O secretário de Fomento e Incentivo à Cultura, José Paulo Martins, destacou que a nova regulamentação foi debatida com órgãos de controle, como a Controladoria-Geral da União (CGU) e o Tribunal de Contas da União (TCU), e recebeu contribuições de produtores. Ele destacou que a partir de agora serão dadas prioridades de análise aos projetos já admitidos na primeira etapa e que consigam captar 10% do valor total. A expectativa é de reduzir em 60% o volume de trabalho nessa área. As exigências prévias para apresentação das propostas também vão aumentar.

6 CAPÍTULOS DE UMA HISTÓRIA

1 – Etapas para aprovar um projeto, da inscrição à execução

A avaliação de um projeto é dividida em etapas. Antes, elas eram: inscrição, análise técnica, análise da Comissão Nacional de Incentivo à Cultura (CNIC) e, dependendo do resultado, aprovação e autorização (do Ministério da Cultura) para captar recursos. Agora, o proponente deve provar sua capacidade de atrair investimentos. Após a admissão (inscrição e análise técnica), ele é autorizado a captar 10% do valor total do projeto. Só segue adiante (para a CNIC) se conseguir, primeiro, levantar esse percentual.

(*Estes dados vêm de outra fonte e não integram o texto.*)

### src/rtl/i2s_pkg.sv
// i2s_pkg
//   Definitions shared by the I2S transmitter, receiver and APB wrapper.
//   - i2s_tx_state_t   : transmit serializer FSM state
//   - I2S_DATA_W_DEF   : default bits per channel
//   - I2S_CLK_DIV_DEF  : default clk cycles per SCK half-period
package i2s_pkg;

    localparam int I2S_DATA_W_DEF  = 16;
    localparam int I2S_CLK_DIV_DEF = 4;

    typedef enum logic [0:0] {
        IDLE = 1'b0,
        RUN  = 1'b1
    } i2s_tx_state_t;

endpackage

### src/rtl/i2s_tx_serializer_if.sv
// i2s_tx_serializer_if
//   Groups the TX FIFO read side and the I2S pin side of the serializer.
//   Signals:
//     fifo_empty  FIFO empty flag
//     fifo_data   FIFO head word (first-word-fall-through), {left, right}
//     fifo_rd     single-cycle pop strobe
//     i2s_sck     bit clock
//     i2s_ws      word select (0 = left, 1 = right)
//     i2s_sd      serial data, MSB first
//   Modports:
//     master  the serializer (reads the FIFO, drives the pins)
//     slave   the FIFO / pin environment
interface i2s_tx_serializer_if
    import i2s_pkg::*;
#(
    parameter int DATA_W = I2S_DATA_W_DEF
);
    logic                  fifo_empty;
    logic [2*DATA_W-1:0]   fifo_data;
    logic                  fifo_rd;
    logic                  i2s_sck;
    logic                  i2s_ws;
    logic                  i2s_sd;

    modport master (
        input  fifo_empty,
        input  fifo_data,
        output fifo_rd,
        output i2s_sck,
        output i2s_ws,
        output i2s_sd
    );

    modport slave (
        output fifo_empty,
        output fifo_data,
        input  fifo_rd,
        input  i2s_sck,
        input  i2s_ws,
        input  i2s_sd
    );
endinterface

### src/rtl/i2s_sck_gen.sv
// i2s_sck_gen
//   Bit-clock divider. sck toggles every CLK_DIV clk cycles while clear is low.
//   Ports:
//     clk       system clock, rising edge
//     rst       asynchronous active-low reset
//     clear     hold divider at zero with sck low
//     sck       registered bit clock
//     sck_rise  high in the cycle whose closing clk edge drives sck 0->1
//     sck_fall  high in the cycle whose closing clk edge drives sck 1->0
module i2s_sck_gen #(
    parameter int CLK_DIV = 4
) (
    input  logic clk,
    input  logic rst,
    input  logic clear,
    output logic sck,
    output logic sck_rise,
    output logic sck_fall
);
    localparam int CNT_W = (CLK_DIV > 1) ? $clog2(CLK_DIV) : 1;
    localparam logic [CNT_W-1:0] CNT_MAX = CNT_W'(CLK_DIV - 1);

    logic [CNT_W-1:0] cnt;
    logic             phase_end;

    assign phase_end = (cnt == CNT_MAX);

    // Ticks look ahead one cycle so the consumer can act on the same edge
    // that moves sck.
    assign sck_rise = !clear && phase_end && !sck;
    assign sck_fall = !clear && phase_end &&  sck;

    always_ff @(posedge clk or negedge rst) begin
        if (!rst) begin
            cnt <= '0;
            sck <= 1'b0;
        end else if (clear) begin
            cnt <= '0;
            sck <= 1'b0;
        end else if (phase_end) begin
            cnt <= '0;
            sck <= ~sck;
        end else begin
            cnt <= cnt + 1'b1;
        end
    end
endmodule

### src/rtl/i2s_tx_serializer.sv
// i2s_tx_serializer
//   Drains {left, right} words from the TX FIFO and drives the I2S bus.
//   One FIFO word is popped per frame; an empty FIFO at a frame start sends
//   a zero frame and pulses underrun. Disabling stops at the next frame
//   boundary after the frame in flight completes.
//   Ports:
//     clk           system clock, rising edge
//     rst           asynchronous active-low reset
//     enable        1 = run, 0 = stop at next frame boundary
//     bus           i2s_tx_serializer_if.master (FIFO read side + I2S pins)
//     busy          1 while in RUN
//     underrun      one-cycle pulse when a frame starts with the FIFO empty
//     underrun_cnt  saturating underrun count (only with the macro below)
//   Build option:
//     I2S_TX_UNDERRUN_CNT_EN  adds the 16-bit underrun_cnt output
module i2s_tx_serializer
    import i2s_pkg::*;
#(
    parameter int DATA_W  = I2S_DATA_W_DEF,
    parameter int CLK_DIV = I2S_CLK_DIV_DEF
) (
    input  logic                clk,
    input  logic                rst,
    input  logic                enable,
    i2s_tx_serializer_if.master bus,
    output logic                busy,
    output logic                underrun
`ifdef I2S_TX_UNDERRUN_CNT_EN
    ,
    output logic [15:0]         underrun_cnt
`endif
);
    localparam int FRAME_BITS = 2 * DATA_W;
    localparam int BIT_W      = $clog2(FRAME_BITS);
    localparam logic [BIT_W-1:0] BIT_LAST = BIT_W'(FRAME_BITS - 1);

    i2s_tx_state_t          state, state_next;
    logic [BIT_W-1:0]       bit_cnt;
    logic [BIT_W-1:0]       bit_next;
    logic [FRAME_BITS-1:0]  shreg;
    logic                   ws_q;

    logic sck;
    logic sck_fall;
    logic sck_rise_unused;   // transmitter only acts on falling edges

    logic fifo_rd_c;
    logic underrun_c;
    logic load_word;
    logic load_zero;
    logic go_idle;
    logic frame_end;

    // WS leads the channel by one bit: it is high from the last left bit up
    // to the second-to-last right bit.
    function automatic logic ws_for_bit(input int k);
        return (k >= DATA_W - 1) && (k <= 2 * DATA_W - 2);
    endfunction

    i2s_sck_gen #(
        .CLK_DIV (CLK_DIV)
    ) u_sck_gen (
        .clk      (clk),
        .rst      (rst),
        .clear    (state == IDLE),
        .sck      (sck),
        .sck_rise (sck_rise_unused),
        .sck_fall (sck_fall)
    );

    assign bit_next  = bit_cnt + 1'b1;
    assign frame_end = (state == RUN) && sck_fall && (bit_cnt == BIT_LAST);

    always_ff @(posedge clk or negedge rst) begin
        if (!rst) begin
            state <= IDLE;
        end else begin
            state <= state_next;
        end
    end

    always_comb begin
        state_next = state;
        fifo_rd_c  = 1'b0;
        underrun_c = 1'b0;
        load_word  = 1'b0;
        load_zero  = 1'b0;
        go_idle    = 1'b0;
        unique case (state)
            IDLE: begin
                // rst gates the start so no pop is issued while held in reset
                if (rst && enable && !bus.fifo_empty) begin
                    state_next = RUN;
                    fifo_rd_c  = 1'b1;
                    load_word  = 1'b1;
                end
            end
            RUN: begin
                if (frame_end) begin
                    if (!enable) begin
                        state_next = IDLE;
                        go_idle    = 1'b1;
                    end else if (!bus.fifo_empty) begin
                        fifo_rd_c  = 1'b1;
                        load_word  = 1'b1;
                    end else begin
                        underrun_c = 1'b1;
                        load_zero  = 1'b1;
                    end
                end
            end
            default: state_next = IDLE;
        endcase
    end

    always_ff @(posedge clk or negedge rst) begin
        if (!rst) begin
            bit_cnt <= '0;
            shreg   <= '0;
            ws_q    <= 1'b1;
        end else if (load_word) begin
            bit_cnt <= '0;
            shreg   <= bus.fifo_data;
            ws_q    <= ws_for_bit(0);
        end else if (load_zero) begin
            bit_cnt <= '0;
            shreg   <= '0;
            ws_q    <= ws_for_bit(0);
        end else if (go_idle) begin
            bit_cnt <= '0;
            shreg   <= '0;
            ws_q    <= 1'b1;
        end else if (state == RUN && sck_fall) begin
            bit_cnt <= bit_next;
            shreg   <= {shreg[FRAME_BITS-2:0], 1'b0};
            ws_q    <= ws_for_bit(int'(bit_next));
        end
    end

`ifdef I2S_TX_UNDERRUN_CNT_EN
    always_ff @(posedge clk or negedge rst) begin
        if (!rst) begin
            underrun_cnt <= '0;
        end else if (underrun_c && underrun_cnt != 16'hFFFF) begin
            underrun_cnt <= underrun_cnt + 16'd1;
        end
    end
`endif

    assign bus.fifo_rd = fifo_rd_c;
    assign bus.i2s_sck = sck;
    assign bus.i2s_ws  = ws_q;
    assign bus.i2s_sd  = shreg[FRAME_BITS-1];
    assign busy        = (state == RUN);
    assign underrun    = underrun_c;
endmodule
### src/flat_wrapper.sv
// flat-port wrapper written by rule: the top's interface ports become plain ports
module i2s_tx_serializer_flat import i2s_pkg::*;
#(
    parameter int DATA_W  = I2S_DATA_W_DEF,
    parameter int CLK_DIV = I2S_CLK_DIV_DEF
)
  (clk, rst, enable, busy, underrun, bus_fifo_empty, bus_fifo_data, bus_fifo_rd, bus_i2s_sck, bus_i2s_ws, bus_i2s_sd);
  i2s_tx_serializer_if #(.DATA_W(DATA_W)) bus_i ();
  input  logic clk;
  input  logic rst;
  input  logic enable;
  output logic busy;
  output logic underrun;
  input wire logic [$bits(bus_i.fifo_empty)-1:0] bus_fifo_empty;
  input wire logic [$bits(bus_i.fifo_data)-1:0] bus_fifo_data;
  output wire logic [$bits(bus_i.fifo_rd)-1:0] bus_fifo_rd;
  output wire logic [$bits(bus_i.i2s_sck)-1:0] bus_i2s_sck;
  output wire logic [$bits(bus_i.i2s_ws)-1:0] bus_i2s_ws;
  output wire logic [$bits(bus_i.i2s_sd)-1:0] bus_i2s_sd;
  assign bus_i.fifo_empty = bus_fifo_empty;
  assign bus_i.fifo_data = bus_fifo_data;
  assign bus_fifo_rd = bus_i.fifo_rd;
  assign bus_i2s_sck = bus_i.i2s_sck;
  assign bus_i2s_ws = bus_i.i2s_ws;
  assign bus_i2s_sd = bus_i.i2s_sd;
  i2s_tx_serializer #(.DATA_W(DATA_W), .CLK_DIV(CLK_DIV)) u_core (.clk(clk), .rst(rst), .enable(enable), .bus(bus_i), .busy(busy), .underrun(underrun));
endmodule
### config.mk
export PLATFORM = sky130hd
export DESIGN_NAME = i2s_tx_serializer_flat
export DESIGN_NICKNAME = d
export VERILOG_FILES = /design/src/rtl/i2s_pkg.sv /design/src/rtl/i2s_tx_serializer_if.sv /design/src/rtl/i2s_sck_gen.sv /design/src/rtl/i2s_tx_serializer.sv /design/src/flat_wrapper.sv
export SDC_FILE = /design/constraint.sdc
export NUM_CORES = 1
export LEC_CHECK = 0
export CAP_MARGIN = 15
export CORE_UTILIZATION = 51
export DETAILED_ROUTE_END_ITERATION = 8
export PLACE_DENSITY = 0.89
export RECOVER_POWER = 25
export SLEW_MARGIN = 20
export SYNTH_ARGS = -nofsm -noshare
export SYNTH_HDL_FRONTEND = slang
export SYNTH_HIERARCHICAL = 1
export SYNTH_SLANG_ARGS = --single-unit
### constraint.sdc
create_clock -name clk -period 3.1 [get_ports clk]
set_input_delay 0.775 -clock clk [delete_from_list [all_inputs] [get_ports clk]]
set_output_delay 0.775 -clock clk [all_outputs]
set_load 0.1 [all_outputs]
* Word level (Yosys, flattened, before mapping) *
Cells that the tools add are included.

storage, ports and cells
  register bits = 42
  input bits = 36
  output and inout port bits = 6
  logic and storage cells = 55

cells by class
  add/subtract/negate cells = 2
  order comparisons = 2
  equal/unequal tests = 3
  multiplexer cells = 31
  bitwise logic cells = 2
  reduce and logical (&&, ||, !) cells = 9

operators by type and width
  kind                                                               number
  two-way mux 32 bit                                                 4
  two-way mux 5 bit                                                  4
  two-way mux 1 bit                                                  19
  logical AND 1 bit                                                  7
  adder 5 x 1 -> 5 bit, second input constant                        1
  equality test 5 bit, second input constant                         1
  greater-or-equal comparator 5 x 4 -> 1 bit, second input constant  1
  <= comparator 5 bit, second input constant                         1
  two-way mux 2 bit                                                  2
  one-hot mux 1 bit (2 select lines)                                 2
  nonzero test 4 bit                                                 1
  adder 2 x 1 -> 2 bit, second input constant                        1
  equality test 2 bit, second input constant                         1
  inequality test 2 bit, second input constant                       1
  inverter 1 bit                                                     2
  zero test 1 bit                                                    1

* Logic depth before layout (Yosys ltp) *
Gate-level depths: netlist (run 1).

  depth in word-level cells = 10
  mapped depth = 10
  depth with buffers taken out = 8

* Modules after synthesis *
Netlist (run 1), hierarchy kept.

modules (own cells, without submodules)
  module             times used  cells an instance  area each (µm²)  sequential area each (µm²)
  i2s_tx_serializer  1           200                1938.1           977.2
  i2s_sck_gen        1           10                 128.9            75.1

* Least setup slack after synthesis (run 1) *
Ideal clock, no wire load.

  path type = reg2out
  start = register u_core.state, in the netlist u_core/busy
  end = output underrun
  data arrival time = 2928 ps
  slack = -603 ps
  stages on the path, launching flop included = 6
  cell sequence = dfrtp_1 -> clkbuf_1 -> inv_1 -> and3b_2 -> nand2_1 -> nor2_1

on the way
  cells in the longest elaborated chain, start to end = 6

RTL lines
  item                            line                     RTL
  from (decl)                     i2s_tx_serializer.sv:37  i2s_tx_state_t state, state_next;
  from (signal assigned)          i2s_tx_serializer.sv:78  state <= state_next;
  logical AND 1 bit (2 in a row)  i2s_sck_gen.sv:31        assign sck_fall = !clear && phase_end && sck;
  named net u_core.sck_fall       i2s_tx_serializer.sv:44  logic sck_fall;
  logical AND 1 bit (2 in a row)  i2s_tx_serializer.sv:72  assign frame_end = (state == RUN) && sck_fall && (bit_cnt == BIT_LAST);
  two-way mux 1 bit               i2s_tx_serializer.sv:99  if (frame_end) begin
  two-way mux 1 bit               i2s_tx_serializer.sv:89  unique case (state)
  to (decl)                       flat_wrapper.sv:13       output logic underrun;

The timed path passes the listed nets, and every way through them passes these cells.

* Worst setup path after layout (run 1) *
  start = input bus_fifo_empty
  end = output bus_fifo_rd

on the way
  cells in the longest elaborated chain, start to end = 4
  elaborated cells on any way between the ends = 7
  classes of those cells = 5 x mux; 2 x reduce/logical

RTL lines
  item                                                    line                                               RTL
  from (decl)                                             flat_wrapper.sv:14                                 input wire logic [$bits(bus_i.fifo_empty)-1:0] bus_fifo_empty;
  two-way mux 1 bit or zero test 1 bit (tied branches)    i2s_tx_serializer.sv:103, i2s_tx_serializer.sv:92
  two-way mux 1 bit or logical AND 1 bit (tied branches)  i2s_tx_serializer.sv:100, i2s_tx_serializer.sv:92
  two-way mux 1 bit (on tied branches)                    i2s_tx_serializer.sv:99, i2s_tx_serializer.sv:92
  one-hot mux 1 bit (2 select lines) *                    i2s_tx_serializer.sv:89
  to (decl)                                               flat_wrapper.sv:16                                 output wire logic [$bits(bus_i.fifo_rd)-1:0] bus_fifo_rd;

Every way passes the cells marked *; elsewhere a longest branch is shown, timed or not.

==> results of run 1 <==
-- cell usage in the layout (no fill, tap or decap), drive strengths merged, types with 2 or more instances in the layout --
cell / n
dfrtp: 41
nand2: 8
xnor2: 2
o21a: 2
nor2: 69
clkinvlp: 2
nor3: 2
buf: 14
o21ai: 8
ha: 5
or3: 2
clkbuf: 6
a221oi: 31
clkdlybuf4s50: 34
inv: 6
a31oi: 2
nand3: 3
-- flip-flops by register name (all words and copies together) (netlist names) --
signal                flops
u_core/shreg             32
u_core/bit_cnt            5
u_core/u_sck_gen/cnt      2
u_core/bus.i2s_ws         1
u_core/busy               1
u_core/u_sck_gen/sck      1
-- layer usage --
metal,up-vias,global-route usage,share of wire
li1,827,-,-
met1,869,0.275,0.44
met2,54,0.392,0.49
met3,6,0.0660,0.056
met4,0,0.0924,0.015
met5,-,0,0
-- cell type report --
type | count | share of cell area
Clock buffer | 5 | 0.0262
Timing Repair Buffer | 49 | 0.181
Inverter | 6 | 0.00858
Multi-Input combinational cell | 146 | 0.343
Tap cell | 48 | 0.0229
Clock inverter | 3 | 0.0172
Sequential cell | 42 | 0.401
-- report_power, final --
group / switching (mW) / internal (mW)
clock: 0.190 / 0.239
combinational: 0.0315 / 0.0464
sequential: 0.00770 / 0.560
-- worst paths after layout --
path                                         start                       to  slack, ns  cells past startpoint
max                                 bus_fifo_empty              bus_fifo_rd       0.19                      5
min                        u_core/u_sck_gen/cnt[0]  u_core/u_sck_gen/cnt[0]       0.44                      1
max reg2reg                      u_core/bit_cnt[0]         u_core/shreg[12]       0.69                      9
min reg2reg                u_core/u_sck_gen/cnt[0]  u_core/u_sck_gen/cnt[0]       0.44                      1
max in group asynchronous                      rst              u_core/busy       2.09                      2
min in group asynchronous                      rst     u_core/u_sck_gen/sck       0.62                      2
==> results.rst, run 1 <==
.. list-table::
   :header-rows: 1

   * - Metric
     - Value
   * - Status
     - finished clean
   * - Final critical path time including I/O delays and setup
     - 2.91 ns
   * - Number of global-route vias before repair
     - 1,709
   * - Fmax
     - 344 MHz
   * - Total GRT Usage
     - 0.231
   * - Class of the most critical hold timing path
     - reg2reg
   * - Max_cap viols
     - 0
   * - Mapped Nets
     - 250
   * - Number of instances resized during post-cts repair
     - 0
   * - Cell Chain, Critical Path
     - clkdlybuf4s50_1, nand3b_1, o21a_1, nor3b_4, buf_12
   * - TritonRoute pass-1 iters
     - 4
   * - Final ANT Viol Nets
     - 0
   * - Kind of launch point of the worst setup path
     - input port
   * - Crit path DAT
     - 2.14 ns
   * - Area of the placeable core
     - 3770 µm²
   * - Sink count of the clock tree
     - 42
   * - Leakage dissipation
     - 1.21 nW
   * - Clock network latency to the later pin of the worst-skew pair
     - 0.30 ns
   * - Number of buffers on the longest clock path
     - 2
   * - Worst slack at placement
     - 0.187 ns
   * - Hold Violations, Final
     - 0
   * - Total wire length after detailed routing
     - 4460 µm
   * - Die Footprint
     - 4300 µm²
   * - Die H
     - 65.5 µm
   * - Initial Utilization
     - 0.546
   * - Number of warning messages in the yosys log
     - 6
   * - Power density normalized to cell area
     - 410 nW/µm²
   * - Syn Area/Cell
     - 9.85 µm²
   * - Post-route fraction of the period consumed by the critical path
     - 0.939
   * - GRT Residual Overflow
     - 0
   * - Fraction of final layout cells sized beyond drive strength 1
     - 0.143
   * - Final setup violation count
     - 0
   * - Count of final max-slew check failures
     - 0
   * - DP Area
     - 2510 µm²
   * - Required time of the critical path
     - 2.32 ns
   * - Storage element area
     - 1050 µm²
   * - Critical path buffers and inverters
     - 2
   * - Cell family with the largest share of critical-path delay
     - buffers and inverters
   * - Post-route setup TNS
     - 0 ns
   * - Core Util, Final
     - 0.696
   * - Multi-input combinational cell area
     - 902 µm²
   * - Final worst hold slack
     - 0.440 ns
   * - Routed wire length per instance
     - 14.9 µm
   * - Antenna violations before repair
     - 0
   * - Final setup margin
     - 0.189 ns
   * - Global-route wire length before repair
     - 7420 µm
   * - Power, Total
     - 1.08 mW
   * - Max H-tree Level
     - 2
   * - Synth-to-layout area growth
     - 27.5%
   * - Transition time at the pin with the least slew margin
     - 0.525 ns
   * - Clock slew at reported path FFs
     - 0.08 ns
   * - Number of DRC markers after the initial detailed-route iteration
     - 160
   * - Final weighted congestion in routability-driven placement
     - 0.752
   * - Cell count after synthesis
     - 209
   * - Die boundary width
     - 65.5 µm
   * - Overall via count from detail_route
     - 1,756
   * - Fill cell instance count of the final layout
     - 292
   * - Setup repair after global routing missed its margin
     - no
   * - Half-perimeter wire length after placement
     - 2880 µm
   * - Via-per-instance ratio
     - 5.87
   * - Synthesized area
     - 2060 µm²
   * - Remaining design rule violation count
     - 0
   * - Normalized max-slew margin
     - 0.650
   * - CTS Root Buffer Type
     - sky130_fd_sc_hd__clkbuf_8
   * - Maximum VDD drop
     - 0.000291 V
   * - Ports placed on the boundary
     - 42
   * - Non-filler instance count after layout
     - 299
   * - Number of clock buffers inserted by TritonCTS
     - 5
   * - TritonCTS clock tree
     - built
   * - Worst path slowest cell
     - sky130_fd_sc_hd__clkdlybuf4s50_1
   * - Worst path max stage delay
     - 0.46 ns
   * - Worst clock skew on the final layout
     - 0.00856 ns
   * - Critical-path maximum fanout
     - 3
   * - Critical Path End Type
     - output pin
   * - Maximum number of pins on one net before global-route repair
     - 43
   * - PortBufs
     - 41
   * - Number of standard-cell rows in the floorplan
     - 22
   * - Summed area of non-filler cells in the final layout
     - 2630 µm²
   * - Number of antenna repair diodes
     - 0
   * - Placed Cells incl. Taps
     - 291
   * - Number of buffers inserted for hold repair after clock tree synthesis
     - 0
   * - Crit Path Class
     - in2out
   * - Layout Nets
     - 291
   * - Postcts setup bufs
     - 0
Note: power is estimated with default switching activity, not from simulation.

2- Descentralização de recursos, hoje concentrados no sul e no sudeste

Segundo o MinC, 80% dos projetos incentivados pela Rouanet estão no Sudeste. Com a intenção de mudar isso, propostas a serem realizadas integralmente no Nordeste, Norte e Centro-Oeste terão teto de captação 50% maior (R$ 15 milhões cada). Produtores que atinjam o limite de R$ 40 milhões em diferentes projetos poderão apresentar novas propostas (num total de R$ 20 milhões) se forem para essas regiões. Outros benefícios serão dados nesses locais. Antes, não havia diferenciação.

3- Movimentação de dinheiro público e prestação de contas

Os recursos poderão ser movimentados por cartão, transferência e saques de até R$ 1 mil por dia. A movimentação poderá ser acompanhada on-line.

A prestação de contas também passa a ser on-line, ficando disponível no Portal da Transparência. Antes, os saques eram de até R$ 100 por dia, não havia cartões, e eram aceitos cheques. Já a prestação de contas era toda manual. E os documentos, enviados fisicamente ao MinC, onde há hoje 18 mil prestações de contas em aberto.

4- Teto máximo de dinheiro a ser captado por projeto inscrito na lei

Só será possível captar, via Rouanet, o máximo de R$ 10 milhões por projeto (se o custo for maior, o restante do dinheiro terá que ser obtido de outras maneiras). A exceção são propostas da área museológica e instituições com planos anuais. Estas não terão limite de valor. Outra mudança implantada agora é que cada proponente poderá captar um total de, no máximo, R$ 40 milhões nos diferentes projetos que possa vir a ter contemplados, ao longo de um ano.

5- Limite de preços, cotas e lucro por projeto

A nova regra estipula valor médio máximo de R$ 150 por ingresso, livro ou outros produtos culturais. O valor equivale a três vezes o benefício do vale-cultura. Permanece a determinação de que 30% desses produtos sejam distribuídos gratuitamente, e que 20% tenham preço limitado ao valor do vale-cultura (R$ 50). Antes, o valor médio máximo era de R$ 200. A receita bruta de cada produto cultural incentivado não poderá superar o valor do incentivo fiscal. Antes, não havia limite de lucro.

6- Teto para cachês artísticos e alterações em itens do orçamento

A Instrução Normativa incorpora ao texto da lei algo que antes era exigência da CNIC: cachê de artista (ou modelo solo, em produções de moda) não pode passar de R$ 30 mil. Para grupos artísticos ou de modelos, o teto é de R$ 60 mil. No caso de orquestras, é de R$ 1,5 mil por músico e até R$ 30 mil por maestro. Valores maiores dependem de aprovação da CNIC. A partir de agora, itens do orçamento poderão ter valores alterados em até 50% sem autorização do MinC. Antes, o limite era de 20%. Tudo isso, claro, sem ultrapassar os tetos.